Cardozo: I don’t have any rituals or routines but I do get a lot of inspiration from watching gymnastic and dance performances and looking at the anatomy of the human body. I love looking at anything beautiful but mostly the human being.
TUC: When was it that you realized that creating was something you had to do?
Cardozo: From as far back as I can remember I was creating. Always drawing faces and people and making miniature objects like violins and little people for my dolls house. At school I was always more interested in the arts and the only fun part of any project for me was the illustrations. I used to paint the backdrop for school plays and make posters for events. I spent most of my free time in the art room or the gym trying to do back flips on a beam! My parents encouraged all kinds of creativity from playing piano to drawing and sewing, and living in Africa as a child we didn’t have a television,
so we spent our holidays making things.
TUC: What project are you working on now?
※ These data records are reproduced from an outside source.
==> src/rtl/lc3_control_fsm.sv <==
// LC-3 multicycle control unit: a Moore FSM that sequences fetch, decode and
// execute for ADD/AND/NOT/BR/JMP/JSR/LDR/STR, with a shared wait counter for
// memory accesses lasting MEM_WAIT cycles (legal 1..7).
// Optional feature macro: LC3_PAUSE_INSTR_EN enables the PAUSE instruction
// (opcode 1101) and the LD_LED strobe; without it 1101 is a NOP.
// Mux encodings: PCMUX 00 PC+1 / 01 bus / 10 adder; ADDR2MUX 00 zero /
// 01 offset6 / 10 PCoffset9 / 11 PCoffset11; ADDR1MUX 0 PC / 1 base register.
// Continue handshake: the PAUSE instruction waits for Continue to rise, then
// for Continue to fall, before fetching the next instruction, so one
// press/release of the operator switch releases exactly one PAUSE.
module lc3_control_fsm #(
  parameter int unsigned MEM_WAIT = 2
) (
  input  logic       Clk,
  input  logic       Reset,
  input  logic       Run,
  input  logic       Continue,
  input  logic [3:0] Opcode,
  input  logic       IR_5,
  input  logic       BEN,
  output logic       LD_MAR,
  output logic       LD_MDR,
  output logic       LD_IR,
  output logic       LD_BEN,
  output logic       LD_CC,
  output logic       LD_REG,
  output logic       LD_PC,
  output logic       LD_LED,
  output logic       GatePC,
  output logic       GateMDR,
  output logic       GateALU,
  output logic       GateMARMUX,
  output logic [1:0] PCMUX,
  output logic [1:0] ADDR2MUX,
  output logic       ADDR1MUX,
  output logic       SR2MUX,
  output logic       DRMUX,
  output logic [1:0] ALUK,
  output logic       Mem_OE,
  output logic       Mem_WE,
  output logic       Halted,
  output logic [4:0] dbg_state_o
);

  typedef enum logic [4:0] {
    S_HALTED, S_FETCH1, S_FETCH2, S_FETCH3, S_DECODE,
    S_ADD, S_AND, S_NOT, S_BR, S_BR_TAKEN, S_JMP, S_JSR1, S_JSR2,
    S_LDR1, S_LDR2, S_LDR3, S_STR1, S_STR2, S_STR3
`ifdef LC3_PAUSE_INSTR_EN
    , S_PAUSE1, S_PAUSE2
`endif
  } state_t;

  // Counter is loaded with MEM_WAIT-1 and the memory state ends when it hits 0.
  localparam logic [2:0] WAIT_LOAD = 3'(MEM_WAIT - 1);

  state_t     state_q, state_d;
  logic [2:0] cnt_q, cnt_d;

  function automatic logic is_mem(input state_t s);
    return (s == S_FETCH2) || (s == S_LDR2) || (s == S_STR3);
  endfunction

  assign dbg_state_o = state_q;

  // State and wait-counter registers with synchronous reset.
  always_ff @(posedge Clk) begin
    if (Reset) begin
      state_q <= S_HALTED;
      cnt_q   <= '0;
    end else begin
      state_q <= state_d;
      cnt_q   <= cnt_d;
    end
  end

  // Next-state logic; the counter reloads on entry to a memory state and
  // counts down only while staying in it, so it never wraps or carries over.
  always_comb begin
    state_d = state_q;
    cnt_d   = '0;
    case (state_q)
      S_HALTED:   if (Run) state_d = S_FETCH1;
      S_FETCH1:   state_d = S_FETCH2;
      S_FETCH2:   if (cnt_q == '0) state_d = S_FETCH3;
      S_FETCH3:   state_d = S_DECODE;
      S_DECODE: begin
        case (Opcode)
          4'b0001: state_d = S_ADD;
          4'b0101: state_d = S_AND;
          4'b1001: state_d = S_NOT;
          4'b0000: state_d = S_BR;
          4'b1100: state_d = S_JMP;
          4'b0100: state_d = S_JSR1;
          4'b0110: state_d = S_LDR1;
          4'b0111: state_d = S_STR1;
`ifdef LC3_PAUSE_INSTR_EN
          4'b1101: state_d = S_PAUSE1;
`endif
          default: state_d = S_FETCH1;
        endcase
      end
      S_ADD, S_AND, S_NOT: state_d = S_FETCH1;
      S_BR:       state_d = BEN ? S_BR_TAKEN : S_FETCH1;
      S_BR_TAKEN: state_d = S_FETCH1;
      S_JMP:      state_d = S_FETCH1;
      S_JSR1:     state_d = S_JSR2;
      S_JSR2:     state_d = S_FETCH1;
      S_LDR1:     state_d = S_LDR2;
      S_LDR2:     if (cnt_q == '0) state_d = S_LDR3;
      S_LDR3:     state_d = S_FETCH1;
      S_STR1:     state_d = S_STR2;
      S_STR2:     state_d = S_STR3;
      S_STR3:     if (cnt_q == '0) state_d = S_FETCH1;
`ifdef LC3_PAUSE_INSTR_EN
      S_PAUSE1:   if (Continue) state_d = S_PAUSE2;
      S_PAUSE2:   if (!Continue) state_d = S_FETCH1;
`endif
      default:    state_d = S_HALTED;
    endcase
    if (is_mem(state_d) && (state_d != state_q)) begin
      cnt_d = WAIT_LOAD;
    end else if (is_mem(state_q) && (state_d == state_q)) begin
      cnt_d = cnt_q - 3'd1;
    end
  end

  // Moore output decode: every strobe defaults low and only the listed
  // strobes rise in each state.
  always_comb begin
    LD_MAR     = 1'b0;
    LD_MDR     = 1'b0;
    LD_IR      = 1'b0;
    LD_BEN     = 1'b0;
    LD_CC      = 1'b0;
    LD_REG     = 1'b0;
    LD_PC      = 1'b0;
    GatePC     = 1'b0;
    GateMDR    = 1'b0;
    GateALU    = 1'b0;
    GateMARMUX = 1'b0;
    PCMUX      = 2'b00;
    ADDR2MUX   = 2'b00;
    ADDR1MUX   = 1'b0;
    SR2MUX     = 1'b0;
    DRMUX      = 1'b0;
    ALUK       = 2'b00;
    Mem_OE     = 1'b0;
    Mem_WE     = 1'b0;
    Halted     = 1'b0;
    case (state_q)
      S_HALTED: Halted = 1'b1;
      S_FETCH1: begin GatePC = 1'b1; LD_MAR = 1'b1; LD_PC = 1'b1; PCMUX = 2'b00; end
      S_FETCH2, S_LDR2: begin
        Mem_OE = 1'b1;
        LD_MDR = (cnt_q == '0);
      end
      S_FETCH3: begin GateMDR = 1'b1; LD_IR = 1'b1; end
      S_DECODE: LD_BEN = 1'b1;
      S_ADD: begin GateALU = 1'b1; LD_REG = 1'b1; LD_CC = 1'b1; ALUK = 2'b00; SR2MUX = IR_5; end
      S_AND: begin GateALU = 1'b1; LD_REG = 1'b1; LD_CC = 1'b1; ALUK = 2'b01; SR2MUX = IR_5; end
      S_NOT: begin GateALU = 1'b1; LD_REG = 1'b1; LD_CC = 1'b1; ALUK = 2'b10; SR2MUX = IR_5; end
      S_BR_TAKEN: begin LD_PC = 1'b1; PCMUX = 2'b10; ADDR2MUX = 2'b10; ADDR1MUX = 1'b0; end
      S_JMP: begin LD_PC = 1'b1; PCMUX = 2'b10; ADDR2MUX = 2'b00; ADDR1MUX = 1'b1; end
      S_JSR1: begin GatePC = 1'b1; DRMUX = 1'b1; LD_REG = 1'b1; end
      S_JSR2: begin LD_PC = 1'b1; PCMUX = 2'b10; ADDR2MUX = 2'b11; ADDR1MUX = 1'b0; end
      S_LDR1, S_STR1: begin GateMARMUX = 1'b1; LD_MAR = 1'b1; ADDR1MUX = 1'b1; ADDR2MUX = 2'b01; end
      S_LDR3: begin GateMDR = 1'b1; LD_REG = 1'b1; LD_CC = 1'b1; end
      S_STR2: begin GateALU = 1'b1; LD_MDR = 1'b1; ALUK = 2'b11; end
      S_STR3: Mem_WE = 1'b1;
      default: ;
    endcase
  end

`ifdef LC3_PAUSE_INSTR_EN
  // LED register loads for the whole PAUSE handshake.
  assign LD_LED = (state_q == S_PAUSE1) || (state_q == S_PAUSE2);
`else
  assign LD_LED = 1'b0;
`endif

endmodule

==> config.mk <==
export PLATFORM = sky130hd
export DESIGN_NAME = lc3_control_fsm
export DESIGN_NICKNAME = d
export VERILOG_FILES = /design/src/rtl/lc3_control_fsm.sv
export SDC_FILE = /design/constraint.sdc
export NUM_CORES = 1
export LEC_CHECK = 0
export BUFFER_PORTS_ARGS = -buffer_cell sky130_fd_sc_hd__buf_2
export CAP_MARGIN = 20
export CORE_ASPECT_RATIO = 1.25
export CORE_MARGIN = 1.5
export CORE_UTILIZATION = 46
export CTS_CLUSTER_DIAMETER = 30
export DETAILED_ROUTE_END_ITERATION = 7
export GPL_TIMING_DRIVEN = 0
export PLACE_DENSITY = 0.8
export SYNTH_ARGS = -nofsm -noshare
export SYNTH_HDL_FRONTEND = slang
export SYNTH_SLANG_ARGS = --single-unit
==> constraint.sdc <==
create_clock -name Clk -period 1.7 [get_ports Clk]
set_input_delay 0.34 -clock Clk [delete_from_list [all_inputs] [get_ports Clk]]
set_output_delay 0.34 -clock Clk [all_outputs]
set_load 0.01 [all_outputs]
== Word-level counts from Yosys, hierarchy flattened ==
Memories as Yosys holds them, arrays and structs flattened.
Cells that the tools add are included.

* Flip-flop bits (word level): 8
* Bits in read-only memories: 80
* Input port bits: 10
* Output and inout port bits: 29
* Word-level logic and storage cells: 79
* Memories: 1

{| class="wikitable"
|+ Memory list
! memory !! depth !! width !! rd ports !! clocked after memory_dff !! wr ports !! line !! text
|-
| (no name shown) || 16 || 5 || 1 || 0 || 0 || 88 || <nowiki>case (Opcode)</nowiki>
|}

* Add/sub/neg operators: 1
* Equal/unequal tests: 23
* Mux-type cells: 28
* Bitwise gates (word level): 1
* Reduce and logical (&&, ||, !) cells: 22

{| class="wikitable"
|+ Operator list
! operator !! count
|-
| 5-bit one-hot mux with 13 select lines || 1
|-
| 5-bit by 4-bit equality test with 1-bit output (second input constant) || 9
|-
| 5-bit by 3-bit equality test with 1-bit output (second input constant) || 4
|-
| 5-bit equality test (second input constant) || 4
|-
| 5-bit two-way mux || 4
|-
| 1-bit two-way mux || 18
|-
| 5-bit by 2-bit equality test with 1-bit output (second input constant) || 3
|-
| 3-bit OR reduction || 5
|-
| 2-bit one-hot mux with 3 select lines || 2
|-
| 4-bit OR reduction || 3
|-
| 2-bit OR reduction || 4
|-
| 7-bit OR reduction || 1
|-
| 5-bit by 1-bit equality test with 1-bit output (second input constant) || 1
|-
| 5-bit equality test || 1
|-
| 5-bit logical NOT || 1
|-
| 5-bit inequality test || 1
|-
| 5-bit OR reduction || 1
|-
| 1-bit logical OR || 4
|-
| 4-bit two-way mux || 1
|-
| 3-bit logical NOT || 1
|-
| 3-bit by 1-bit subtractor with 3-bit output (second input constant) || 1
|-
| 1-bit logical AND || 2
|-
| 2-bit two-way mux || 1
|-
| 1-bit one-hot mux with 2 select lines || 1
|-
| 1-bit inverter || 1
|}

== Depth between registers and ports, before layout ==
* Depth after elaboration: 8
* Mapped depth: 9
* Depth with buffers taken out: 9

== Worst setup path after synthesis ==
OpenSTA, ideal clock, no wires.

* Path kind: reg2out
* Start point: register state_q[2], in the netlist dbg_state_o[2]
* End point: output ALUK[1]
* Arrival: 1.600 ns
* Required time: 1.360 ns
* Slack: -0.240 ns
* Stages on the path, launching flop included: 6
* Buffers on the path: 2
* Cells stage by stage: dfxtp_1 > buf_4 > buf_2 > nor2b_1 > a22oi_1 > nor3b_1

* Cells in the longest elaborated chain, start to end: 2
* Elaborated cells between the ends (all ways): 4
* Those cells by class: eq/ne (3); mux (1)

{| class="wikitable"
|+ Ends and longest elaborated chain
! what !! line !! text
|-
| start, declared || 57 || <nowiki>state_t state_q, state_d;</nowiki>
|-
| start signal, assigned || 72 || <nowiki>state_q <= state_d;</nowiki>
|-
| 5-bit equality test / 5-bit by 3-bit equality test with 1-bit output (equally long branches) || 151 || <nowiki>case (state_q)</nowiki>
|-
| 2-bit one-hot mux with 3 select lines * || 151 ||
|-
| end, declared || 38 || <nowiki>output logic [1:0] ALUK,</nowiki>
|}

Mark *: on every way between the ends. The rest lies on a longest branch, timed or not.

== Worst setup path in the final report ==
* Start point: register state_q[1], in the netlist dbg_state_o[1]
* End point: output ALUK[0]

Same word-level chain as after synthesis.

==> metrics.cfg <==
[min_path]
worstHoldPathCells = 2
hold_path.class = primary input to flop
worstHoldStart = Reset
whs_endpoint = dbg_state_o[2]

[setup_path]
critPathTopFamily = buffers and inverters
crit_top_cell = buf_6
reg2reg_slack_ns = -0.31
end_kind = output port
cp_num_buf_inv = 4
worstSetupPathType = flop to output port
crit_fanout = 7
r2r-end = cnt_q[0]
cp_slowest_cell = dfxtp_2
r2r_cells = 10
path_cells = buf_6 > buf_8 > buf_6 > nor2b_4 > nand3b_1 > a21oi_1 > buf_2
crit_required_ns = 1.36
startpoint_type = flop
regToRegStartpoint = dbg_state_o[1]
max_stage_delay_ns = 0.33
crit_arrival_ns = 1.72

[detailed_routing]
dr.pass1.iters = 5
drc_errors = 0
vias_per_cell = 6.80
ant_nets = 0
drt-initial-drc-count = 238
routedWlPerCell_um = 26.4
vias = 1946
wl_mm = 7.55

[synth]
synth_cell_types = 48
syn-mean-instance-area_um2 = 7.01
yosys-mux-area-fraction_pct = 2.98
yosysMostFrequentCell = nor2_1
synth.largest_area_cell = dfxtp_1
synth_fa_ha_area_share_pct = 6.38
synthXorXnorAreaFrac_pct = 2.23
ys_ff_latch = 8
ys_top_cells_by_area = dfxtp_1 (14%), ha_1 (6.4%), nor2_1 (6.4%)
synthCells = 168
synthFlopType = dfxtp_1
ys_seq_area_share_pct = 13.6
yosysWarningCount = 0
synth_simple_gate_area_share_pct = 36.0
synth_enable_flop_cells = 0
synth_top_area_share_pct = 13.6
synth_common_cells = nor2_1 (20), a21oi_1 (13), nand2_1 (13)
synth-compound-area-share_pct = 26.2
async_flop_share_pct = 0
synth_top_family_by_area = simple AND/OR/NAND/NOR gates
syn-cell-area_um2 = 1180

[cts]
clk_pin_slew_ns = 0.07
cts_tree = done
cts.sinks = 8
clk_latency_ns = 0.28
cts-buffers-inserted = 3
cts.hold.buffers_added = 0
htreeDepth = 1
clock_tree.buffer_depth = 2
root_buffer = clkbuf_4

[floorplanning]
initial_core_util_pct = 48.5
die_h_um = 59.6
core_um2 = 2430
rows = 20
pin_count = 39
dieArea_um2 = 2870
fp.dieW_um = 48.3

[run]
max_cap_violations = 0

[place]
dpl_worst_slack_ns = -0.338
place_congestion = 0.895
post-dp-hpwl_mm = 2.46
port-buffer-count = 34
placed_cells = 236
place_area_um2 = 1460

[global_route]
grt_pass1_wl_mm = 6.99
antenna_found_initial = 2
grt_overflow = 0
grt_max_degree = 11
grt_usage_pct = 33.9
grt_pass1_vias = 1526

[pwr]
ir_drop_v = 0.000593
power.density_nw_per_um2 = 552
totalPowerFinal_uw = 1280
power_leakage_uw = 0.00105

[sta]
final-setup-viol-count = 27
post-route-period-util_pct = 121
finClkSkew_ns = 0.0187
fin_crit_ns = 2.06
rsz0062_at_grt = yes
hold_viol_final = 0
drv_slew = 0
whs_ns = 0.317
max_freq_mhz = 484
setup_slack_ns = -0.364

[outcome]
violations = negative setup slack
outcome = finished, violations left

[layout]
drive_gt1_share_pct = 64.1
syn_to_final_growth_pct = 97.4
final_area_um2 = 2320
multi_input_area_um2 = 1190
fill_cells = 58
nets = 269
regArea_um2 = 174
final_cells = 286

[area by class of cell]
| class | instances | area share (%) |
|---|---|---|
| Buffer | 16 | 9.90 |
| Clock buffer | 3 | 0.969 |
| Tap cell | 33 | 1.78 |
| Antenna cell | 2 | 0.215 |
| Timing Repair Buffer | 81 | 26.9 |
| Inverter | 8 | 1.51 |
| Multi-Input combinational cell | 135 | 51.2 |
| Sequential cell | 8 | 7.48 |
[timing repair]
| item | in CTS | in global routing |
|---|---|---|
| pin swaps | 19 | 23 |
| buffers inserted | 28 | 18 |
| resized for setup | 64 | 49 |
| endpoints found under the setup margin | 25 | 27 |
| cloned | 0 | 1 |
[per-layer routing]
metal	global-route usage, %	vias up	share of wire, %
met1	34.8	860	33
met4	19.7	0	9.0
met2	57.5	239	44
li1	-	762	-
met3	9.76	85	13
met5	0	-	0
[where the power goes]
group / leakage [uW] / total (uW) / internal [uW] / switching [uW]
logic: 0.000966 / 911 / 447 / 464
clock network: 0.0000138 / 165 / 81.6 / 83.1
registers: 0.0000681 / 208 / 199 / 9.56
[cell usage in the layout (no fill, tap or decap), types with 3 or more instances in the layout]
master    netlist  final
buf_6           3     18
nor2b_4         0      5
inv_1           8      6
nor2_1         20     12
a21oi_1        13     10
ha_4            0      3
clkbuf_4        0      3
nor2b_1        10      5
buf_8           0      7
nand2_1        13     10
dfxtp_1         8      3
a22o_1          4      4
nor2_4          1      4
a21oi_2         0      3
a31oi_1         5      5
buf_12          0      4
nor2_2          0      5
nand3b_1        6      6
buf_2           7     31
nor3_2          0      3
buf_4           4     35
dfxtp_4         0      3
[metrics by stage]
step / TNS, ns / util, %
6_report: -5.15 / 95.8
4_1_cts: -1.78 / 78.9
5_1_grt: -6.46 / 95.8
3_3_place_gp: -1.57 / 60.1
2_1_floorplan: 0 / -
3_5_place_dp: -2.11 / 60.1
[state kept, by name, summed over array words and instances, names as in the netlist]
| signal | flops |
|---|---|
| dbg_state_o | 5 |
| cnt_q | 3 |
[worst max-delay path by stage]
stage,start,endpoint,slack (ns),cells past startpoint
6_report,dbg_state_o[1],ALUK[0],-0.36,7
5_1_grt,dbg_state_o[2],GateALU,-0.48,6
4_1_cts,dbg_state_o[1],ADDR1MUX,-0.18,7
3_5_place_dp,Opcode[0],cnt_q[0],-0.34,9
3_3_place_gp,Opcode[0],cnt_q[0],-0.31,9
2_1_floorplan,Opcode[0],cnt_q[0],0.0005,8
[kinds of logic after synthesis]
| logic type | after synthesis |
|---|---|
| adders and majority gates | 6 |
| buffers and inverters | 26 |
| xor gates and xnor gates | 3 |
| other | 1 |
| muxes | 3 |
| AOI/OAI and AO/OA | 43 |
| DFF | 8 |
| and+or+nand+nor | 78 |
Power figures use the tool's default switching activity.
Cardozo: I am working on a private commission for an Asian client of the Guardian Angel of the world and I’m collaborating with the International Federation of Gymnastics for a monument for their new Headquarters in Lausanne.
TUC: What’s a memorable response you’ve gotten to a work of yours?
Cardozo: When my 3 and 4 meter (about 10-14 feet) monument gymnasts were showcased at Heathrow T5 and Westminster Abbey for the London 2012 Olympics, complete strangers would contact me through my website to tell me how much they admired the grace and elegance of my work and had felt uplifted when passing them and sent me photos of themselves standing next to them. That was amazing for me. Also when the BBC asked to televise our team GB rhythmic gymnast performing in front of my sculpture at Heathrow T5 and hundreds of travelers stopped to watch, that was a big moment!
TUC: Is there a work you’re most proud of? and Why?
Cardozo: A lot of my most challenging work has never been publicly seen because of confidential agreements with private clients. When I sculpt members of royal families and celebrities, there are a lot of legal formalities which prohibit me from publishing images, some of these are my best pieces, but of my public works, it would have to be POISE from the Olympics. The proportions, the pose and the composition are in perfect harmony and full of grace. The challenge was to make a 500kg gymnast look as though she was poised in mid air, which was technically complicated, but I think it worked!
TUC: Do you have a favorite artist’s tool? Is there something you couldn’t live without in your studio?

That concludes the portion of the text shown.